The preparation of formic acid by hydrogenation of CO2 was proposed as an alternative. This reaction is indeed problematic because the ΔG for this reaction is positive, that is, a preparation is not thermodynamically possible purely from the educts. The hydrogenation of CO2 is possible if a salt or adduct formation of the produced formic acid is carried out by adding stabilizers, generally bases. Several methods have been proposed to accomplish this purpose, such as, for example, in Zhang et al, Angewante Chemie, 47, 2008, p. 1127-1129, in which an excess of ionic fluid is utilized.
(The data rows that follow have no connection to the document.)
$ cat config.mk
export PLATFORM = sky130hd
export DESIGN_NAME = rcpt_core
export DESIGN_NICKNAME = d
export VERILOG_FILES = /design/src/rcpt_pkg.sv /design/src/rcpt_refresh_if.sv /design/src/rcpt_sync.sv /design/src/rcpt_snap.sv /design/src/rcpt_core.sv
export SDC_FILE = /design/constraint.sdc
export NUM_CORES = 1
export LEC_CHECK = 0
export BUFFER_PORTS_ARGS = -buffer_cell sky130_fd_sc_hd__clkbuf_2
export CORE_MARGIN = 2
export CORE_UTILIZATION = 50
export DETAILED_ROUTE_END_ITERATION = 16
export PLACE_DENSITY = 0.79
export SLEW_MARGIN = 40
export SYNTH_ARGS = -nofsm -noshare
export SYNTH_HDL_FRONTEND = slang
export SYNTH_SLANG_ARGS = --single-unit
$ cat constraint.sdc
create_clock -name clock -period 6.4 [get_ports clock]
set_input_delay 0.32 -clock clock [delete_from_list [all_inputs] [get_ports clock]]
set_output_delay 0.32 -clock clock [all_outputs]
set_load 0.1 [all_outputs]
$ cat src/rcpt_pkg.sv
// Shared constants and types for the refresh command and rate pin tracker
package rcpt_pkg;

    // Command codes and register offsets on the serial bus
    localparam logic [7:0] CMD_GCALL_REFRESH = 8'h1E;
    localparam logic [7:0] CMD_KEEP_REFRESH = 8'h1F;
    localparam logic [7:0] CMD_PLAIN_REFRESH = 8'h00;
    localparam logic [7:0] REG_PIN_STATUS = 8'h20;
    localparam logic [7:0] READ_IDLE_VALUE = 8'h00;

    // Device and general call addresses
    localparam logic [6:0] DEV_ADDR_DEFAULT = 7'h10;
    localparam logic [7:0] GCALL_WRITE_BYTE = 8'h00;

    // Pin status register field positions
    localparam int PIN_LEVEL_BIT = 7;
    localparam int RISE_FLAG_BIT = 6;
    localparam int FALL_FLAG_BIT = 5;
    localparam int EDGE_EN_LSB = 1;
    localparam int POR_FLAG_BIT = 0;

    // Edge enables, high to low: rise full, rise keep, fall full, fall keep
    localparam logic [3:0] EDGE_EN_RESET = 4'hA;
    localparam int EN_RISE_FULL = 3;
    localparam int EN_RISE_KEEP = 2;
    localparam int EN_FALL_FULL = 1;
    localparam int EN_FALL_KEEP = 0;
    localparam logic POR_FLAG_RESET = 1'b1;

    // Bit count of a serial byte and warm-up of the pin edge detector
    localparam logic [3:0] BYTE_BITS = 4'h8;
    localparam logic [3:0] LAST_TX_BIT = 4'h7;
    localparam logic [1:0] WARM_DONE = 2'h3;

    // Data widths of the result copies
    localparam int ACC_W = 48;
    localparam int CNT_W = 24;
    localparam int MEAS_W = 16;
    localparam int CTRL_W = 8;
    localparam logic [7:0] CTRL_ACTIVE_RESET = 8'h00;

    // Serial slave states
    typedef enum logic [6:0] {
        ST_IDLE = 7'h01,
        ST_ADDR = 7'h02,
        ST_ACK_A = 7'h04,
        ST_WDATA = 7'h08,
        ST_ACK_W = 7'h10,
        ST_RDATA = 7'h20,
        ST_ACK_R = 7'h40
    } rcpt_bus_state_t;

endpackage

$ cat src/rcpt_refresh_if.sv
// Refresh request carrier from the command decoder to the result snapshot
`timescale 1ns/1ps
interface rcpt_refresh_if;
    logic go;
    logic clr;
    logic act;

    modport src (output go, output clr, output act);
    modport dst (input go, input clr, input act);
endinterface

$ cat src/rcpt_sync.sv
// Two-stage synchroniser for pins from outside the clock domain
`timescale 1ns/1ps
module rcpt_sync #(
    parameter int W = 3
) (
    // Clock and reset
    input wire logic clock,
    input wire logic sys_rst,
    // Pins and their synchronised copies
    input wire logic [W-1:0] async_in,
    output logic [W-1:0] sync_out
);
    typedef struct packed {
        logic [W-1:0] stage1;
        logic [W-1:0] stage2;
    } rcpt_sync_state_t;

    rcpt_sync_state_t s_q;
    rcpt_sync_state_t s_d;

    // First stage feeds only the second stage
    always_comb
    begin
        s_d = s_q;
        s_d.stage1 = async_in;
        s_d.stage2 = s_q.stage1;
    end

    always_ff @(posedge clock or posedge sys_rst)
    begin
        if (sys_rst)
            s_q <= '0;
        else
            s_q <= s_d;
    end

    assign sync_out = s_q.stage2;
endmodule

$ cat src/rcpt_snap.sv
// Readable result copies and pending-to-active control transfer
`timescale 1ns/1ps
module rcpt_snap
    import rcpt_pkg::*;
#(
    parameter int AW = ACC_W,
    parameter int CW = CNT_W,
    parameter int MW = MEAS_W
) (
    // Clock and reset
    input wire logic clock,
    input wire logic sys_rst,
    // Refresh requests
    rcpt_refresh_if.dst rf,
    // Live measurement state
    input wire logic [AW-1:0] acc_live,
    input wire logic [CW-1:0] count_live,
    input wire logic [MW-1:0] bus_voltage_live,
    input wire logic [MW-1:0] sense_voltage_live,
    input wire logic [CTRL_W-1:0] ctrl_pending,
    // Readable copies and accumulator clear
    output logic [AW-1:0] acc_result,
    output logic [CW-1:0] count_result,
    output logic [MW-1:0] bus_voltage_result,
    output logic [MW-1:0] sense_voltage_result,
    output logic [CTRL_W-1:0] ctrl_active,
    output logic accum_clear
);
    typedef struct packed {
        logic [AW-1:0] acc;
        logic [CW-1:0] cnt;
        logic [MW-1:0] bus_voltage;
        logic [MW-1:0] sense_voltage;
        logic [CTRL_W-1:0] ctrl;
        logic clr;
    } rcpt_snap_state_t;

    rcpt_snap_state_t s_q;
    rcpt_snap_state_t s_d;

    // Copy on every refresh; only bus commands activate control settings
    always_comb
    begin
        s_d = s_q;
        s_d.clr = 1'b0;
        if (rf.go)
        begin
            s_d.acc = acc_live;
            s_d.cnt = count_live;
            s_d.bus_voltage = bus_voltage_live;
            s_d.sense_voltage = sense_voltage_live;
            s_d.clr = rf.clr;
        end
        if (rf.go && rf.act)
            s_d.ctrl = ctrl_pending;
    end

    always_ff @(posedge clock or posedge sys_rst)
    begin
        if (sys_rst)
        begin
            s_q <= '0;
            s_q.ctrl <= CTRL_ACTIVE_RESET;
        end
        else
            s_q <= s_d;
    end

    // Registered outputs
    assign acc_result = s_q.acc;
    assign count_result = s_q.cnt;
    assign bus_voltage_result = s_q.bus_voltage;
    assign sense_voltage_result = s_q.sense_voltage;
    assign ctrl_active = s_q.ctrl;
    assign accum_clear = s_q.clr;
endmodule

$ cat src/rcpt_core.sv
// Serial command slave, rate pin status register and refresh launcher
`timescale 1ns/1ps
// Overview of operation
// - Send-byte 1EH refresh is accepted, including through the general call address.
// - 1EH copies results to readable registers and clears accumulators and count.
// - Send-byte 1FH updates readable results and leaves accumulators running.
// - Pin register at 20H updates in real time, without any refresh.
// - If both limited kinds are enabled on one edge, only the full one runs.
// - Both limited refreshes update results; only the full one clears accumulators.
// - Pin-edge refreshes never activate pending control settings.
// - With the pin used as alert output, the pin register reads zero.
// - Reading the pin register clears nothing.
// - Bit 7 shows the present pin level.
// - Bit 6 sets on a rising edge; only plain or general-call refresh or alert mode clears it.
// - Bit 5 sets on a falling edge; only plain or general-call refresh or alert mode clears it.
// - Bit 4 set enables full limited refresh on rising edges; resets to 1.
// - Bit 3 set enables keep limited refresh on rising edges; resets to 0.
// - Bit 2 set enables full limited refresh on falling edges; resets to 1.
// - Bit 1 set enables keep limited refresh on falling edges; resets to 0.
// - The four enable bits change only by host writes.
// - Bit 0 is 1 after power-on, cleared only by the host.
// - Pending control values become active only on serial-bus refresh commands.
module rcpt_core
    import rcpt_pkg::*;
#(
    parameter logic [6:0] DEV_ADDR = DEV_ADDR_DEFAULT,
    parameter int AW = ACC_W,
    parameter int CW = CNT_W,
    parameter int MW = MEAS_W
) (
    // Clock and reset
    input wire logic clock,
    input wire logic sys_rst,
    // Serial bus pins
    input wire logic scl_in,
    input wire logic sda_in,
    output logic sda_out,
    output logic sda_oe,
    // Rate-select pin and its alert-mode option
    input wire logic rate_pin,
    input wire logic pin_is_alert,
    // Live measurement state
    input wire logic [AW-1:0] acc_live,
    input wire logic [CW-1:0] count_live,
    input wire logic [MW-1:0] bus_voltage_live,
    input wire logic [MW-1:0] sense_voltage_live,
    input wire logic [CTRL_W-1:0] ctrl_pending,
    // Readable results
    output logic [AW-1:0] acc_result,
    output logic [CW-1:0] count_result,
    output logic [MW-1:0] bus_voltage_result,
    output logic [MW-1:0] sense_voltage_result,
    output logic [CTRL_W-1:0] ctrl_active,
    output logic accum_clear
);
    typedef struct packed {
        rcpt_bus_state_t st;
        logic [3:0] bitc;
        logic [7:0] shr;
        logic [7:0] ptr;
        logic first;
        logic gcall;
        logic rd;
        logic nack;
        logic drive;
        logic scl_prev;
        logic sda_prev;
        logic pin_prev;
        logic [1:0] warm;
        logic rise_flag;
        logic fall_flag;
        logic [3:0] edge_en;
        logic por;
        logic go;
        logic clr;
        logic act;
    } rcpt_core_state_t;

    rcpt_core_state_t s_q;
    rcpt_core_state_t s_d;
    logic scl_s;
    logic sda_s;
    logic pin_s;
    logic scl_rise;
    logic scl_fall;
    logic bus_start;
    logic bus_stop;
    logic rise_ev;
    logic fall_ev;
    logic lim_full;
    logic lim_keep;
    logic bus_go;
    logic bus_clr;
    logic flag_clr;
    logic wr_pin;
    logic [7:0] pin_view_now;

    rcpt_refresh_if rf ();

    // Pin view, all zero in alert mode; reading has no side effect
    function automatic logic [7:0] pin_view(input rcpt_core_state_t s, input logic lvl, input logic alert);
        logic [7:0] v;
        v = '0;
        v[PIN_LEVEL_BIT] = lvl;
        v[RISE_FLAG_BIT] = s.rise_flag;
        v[FALL_FLAG_BIT] = s.fall_flag;
        v[EDGE_EN_LSB +: 4] = s.edge_en;
        v[POR_FLAG_BIT] = s.por;
        return alert ? READ_IDLE_VALUE : v;
    endfunction

    // Register read decode by pointer
    function automatic logic [7:0] reg_read(input logic [7:0] ptr, input logic [7:0] view);
        return (ptr == REG_PIN_STATUS) ? view : READ_IDLE_VALUE;
    endfunction

    // Bus pins and rate pin pass two flip-flops first
    rcpt_sync #(.W(3)) u_sync (
        .clock(clock),
        .sys_rst(sys_rst),
        .async_in({scl_in, sda_in, rate_pin}),
        .sync_out({scl_s, sda_s, pin_s})
    );

    // Bus conditions and pin edges from the synchronised copies
    assign scl_rise = scl_s & ~s_q.scl_prev;
    assign scl_fall = ~scl_s & s_q.scl_prev;
    assign bus_start = scl_s & s_q.scl_prev & ~sda_s & s_q.sda_prev;
    assign bus_stop = scl_s & s_q.scl_prev & sda_s & ~s_q.sda_prev;
    assign rise_ev = pin_s & ~s_q.pin_prev & (s_q.warm == WARM_DONE) & ~pin_is_alert;
    assign fall_ev = ~pin_s & s_q.pin_prev & (s_q.warm == WARM_DONE) & ~pin_is_alert;
    assign pin_view_now = pin_view(s_q, pin_s, pin_is_alert);

    // Full wins over keep on the same edge
    assign lim_full = (rise_ev & s_q.edge_en[EN_RISE_FULL]) | (fall_ev & s_q.edge_en[EN_FALL_FULL]);
    assign lim_keep = ~lim_full & ((rise_ev & s_q.edge_en[EN_RISE_KEEP]) |
        (fall_ev & s_q.edge_en[EN_FALL_KEEP]));

    // Next-state logic: serial slave, pin register and refresh launch
    always_comb
    begin
        s_d = s_q;
        bus_go = 1'b0;
        bus_clr = 1'b0;
        flag_clr = 1'b0;
        wr_pin = 1'b0;
        s_d.scl_prev = scl_s;
        s_d.sda_prev = sda_s;
        s_d.pin_prev = pin_s;
        if (s_q.warm != WARM_DONE)
            s_d.warm = 2'(s_q.warm + 2'h1);
        if (bus_start)
        begin
            s_d.st = ST_ADDR;
            s_d.bitc = '0;
            s_d.drive = 1'b0;
        end
        else if (bus_stop)
        begin
            s_d.st = ST_IDLE;
            s_d.drive = 1'b0;
        end
        else
        begin
            case (s_q.st)
                ST_IDLE:
                begin
                    s_d.drive = 1'b0;
                end
                ST_ADDR:
                begin
                    if (scl_rise)
                    begin
                        s_d.shr = {s_q.shr[6:0], sda_s};
                        s_d.bitc = 4'(s_q.bitc + 4'h1);
                    end
                    else if (scl_fall && s_q.bitc == BYTE_BITS)
                    begin
                        if (s_q.shr[7:1] == DEV_ADDR)
                        begin
                            s_d.gcall = 1'b0;
                            s_d.rd = s_q.shr[0];
                            s_d.st = ST_ACK_A;
                            s_d.drive = 1'b1;
                        end
                        else if (s_q.shr == GCALL_WRITE_BYTE)
                        begin
                            s_d.gcall = 1'b1;
                            s_d.rd = 1'b0;
                            s_d.st = ST_ACK_A;
                            s_d.drive = 1'b1;
                        end
                        else
                            s_d.st = ST_IDLE;
                    end
                end
                ST_ACK_A:
                begin
                    if (scl_fall)
                    begin
                        s_d.bitc = '0;
                        if (s_q.rd)
                        begin
                            s_d.shr = reg_read(s_q.ptr, pin_view_now);
                            s_d.drive = ~s_d.shr[7];
                            s_d.st = ST_RDATA;
                        end
                        else
                        begin
                            s_d.drive = 1'b0;
                            s_d.first = 1'b1;
                            s_d.st = ST_WDATA;
                        end
                    end
                end
                ST_WDATA:
                begin
                    if (scl_rise)
                    begin
                        s_d.shr = {s_q.shr[6:0], sda_s};
                        s_d.bitc = 4'(s_q.bitc + 4'h1);
                    end
                    else if (scl_fall && s_q.bitc == BYTE_BITS)
                    begin
                        s_d.st = ST_ACK_W;
                        s_d.drive = 1'b1;
                        if (s_q.first)
                        begin
                            s_d.ptr = s_q.shr;
                            // Data-less send-byte commands act on the command byte
                            if (s_q.shr == CMD_GCALL_REFRESH ||
                                (!s_q.gcall && s_q.shr == CMD_PLAIN_REFRESH))
                            begin
                                bus_go = 1'b1;
                                bus_clr = 1'b1;
                                flag_clr = 1'b1;
                            end
                            else if (!s_q.gcall && s_q.shr == CMD_KEEP_REFRESH)
                                bus_go = 1'b1;
                        end
                        else if (!s_q.gcall && s_q.ptr == REG_PIN_STATUS)
                        begin
                            wr_pin = 1'b1;
                            s_d.edge_en = s_q.shr[EDGE_EN_LSB +: 4];
                            if (!s_q.shr[POR_FLAG_BIT])
                                s_d.por = 1'b0;
                        end
                    end
                end
                ST_ACK_W:
                begin
                    if (scl_fall)
                    begin
                        s_d.drive = 1'b0;
                        s_d.bitc = '0;
                        s_d.first = 1'b0;
                        s_d.st = ST_WDATA;
                    end
                end
                ST_RDATA:
                begin
                    if (scl_fall)
                    begin
                        if (s_q.bitc == LAST_TX_BIT)
                        begin
                            s_d.drive = 1'b0;
                            s_d.nack = 1'b0;
                            s_d.st = ST_ACK_R;
                        end
                        else
                        begin
                            s_d.shr = {s_q.shr[6:0], 1'b0};
                            s_d.drive = ~s_q.shr[6];
                            s_d.bitc = 4'(s_q.bitc + 4'h1);
                        end
                    end
                end
                ST_ACK_R:
                begin
                    if (scl_rise)
                        s_d.nack = sda_s;
                    else if (scl_fall)
                    begin
                        if (s_q.nack)
                            s_d.st = ST_IDLE;
                        else
                        begin
                            s_d.shr = reg_read(s_q.ptr, pin_view_now);
                            s_d.drive = ~s_d.shr[7];
                            s_d.bitc = '0;
                            s_d.st = ST_RDATA;
                        end
                    end
                end
                default:
                begin
                    s_d.st = ST_IDLE;
                    s_d.drive = 1'b0;
                end
            endcase
        end
        // Edge flags: an edge in the clearing cycle still sets
        if (flag_clr)
        begin
            s_d.rise_flag = 1'b0;
            s_d.fall_flag = 1'b0;
        end
        if (rise_ev)
            s_d.rise_flag = 1'b1;
        if (fall_ev)
            s_d.fall_flag = 1'b1;
        if (pin_is_alert)
        begin
            s_d.rise_flag = 1'b0;
            s_d.fall_flag = 1'b0;
        end
        // Bus refresh and limited refresh merge into one request
        s_d.go = bus_go | lim_full | lim_keep;
        s_d.clr = bus_clr | lim_full;
        s_d.act = bus_go;
    end

    always_ff @(posedge clock or posedge sys_rst)
    begin
        if (sys_rst)
        begin
            s_q <= '0;
            s_q.st <= ST_IDLE;
            s_q.edge_en <= EDGE_EN_RESET;
            s_q.por <= POR_FLAG_RESET;
        end
        else
            s_q <= s_d;
    end

    // Open-drain data pin, driven low only
    assign sda_out = 1'b0;
    assign sda_oe = s_q.drive;
    assign rf.go = s_q.go;
    assign rf.clr = s_q.clr;
    assign rf.act = s_q.act;

    // Result copies and control activation
    rcpt_snap #(.AW(AW), .CW(CW), .MW(MW)) u_snap (
        .clock(clock),
        .sys_rst(sys_rst),
        .rf(rf),
        .acc_live(acc_live),
        .count_live(count_live),
        .bus_voltage_live(bus_voltage_live),
        .sense_voltage_live(sense_voltage_live),
        .ctrl_pending(ctrl_pending),
        .acc_result(acc_result),
        .count_result(count_result),
        .bus_voltage_result(bus_voltage_result),
        .sense_voltage_result(sense_voltage_result),
        .ctrl_active(ctrl_active),
        .accum_clear(accum_clear)
    );
endmodule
All of the methods according to the prior art currently require the use of (over)stoichiometric amounts of stabilizer in the form of a base. Only formic acid salts or base adducts are formed thereby. These must be cleaved in a separate method step in order to release pure formic acid. They present thus substantially the same problems during the separation of formic acid from the used base as the above methods, in which formic acid is prepared from carbon monoxide. The used catalyst must additionally be separated in most methods according to the prior art due to toxicological and economical reasons as well as for the stability of the product. These separation and processing steps make the previous methods unattractive from the energetic and economical point of view.
Thus, there is a need to find a method for producing formic acid by means of CO2 hydrogenation, which is able to overcome for the most part the disadvantages described above and by means of which an efficient, continuous reaction control is possible.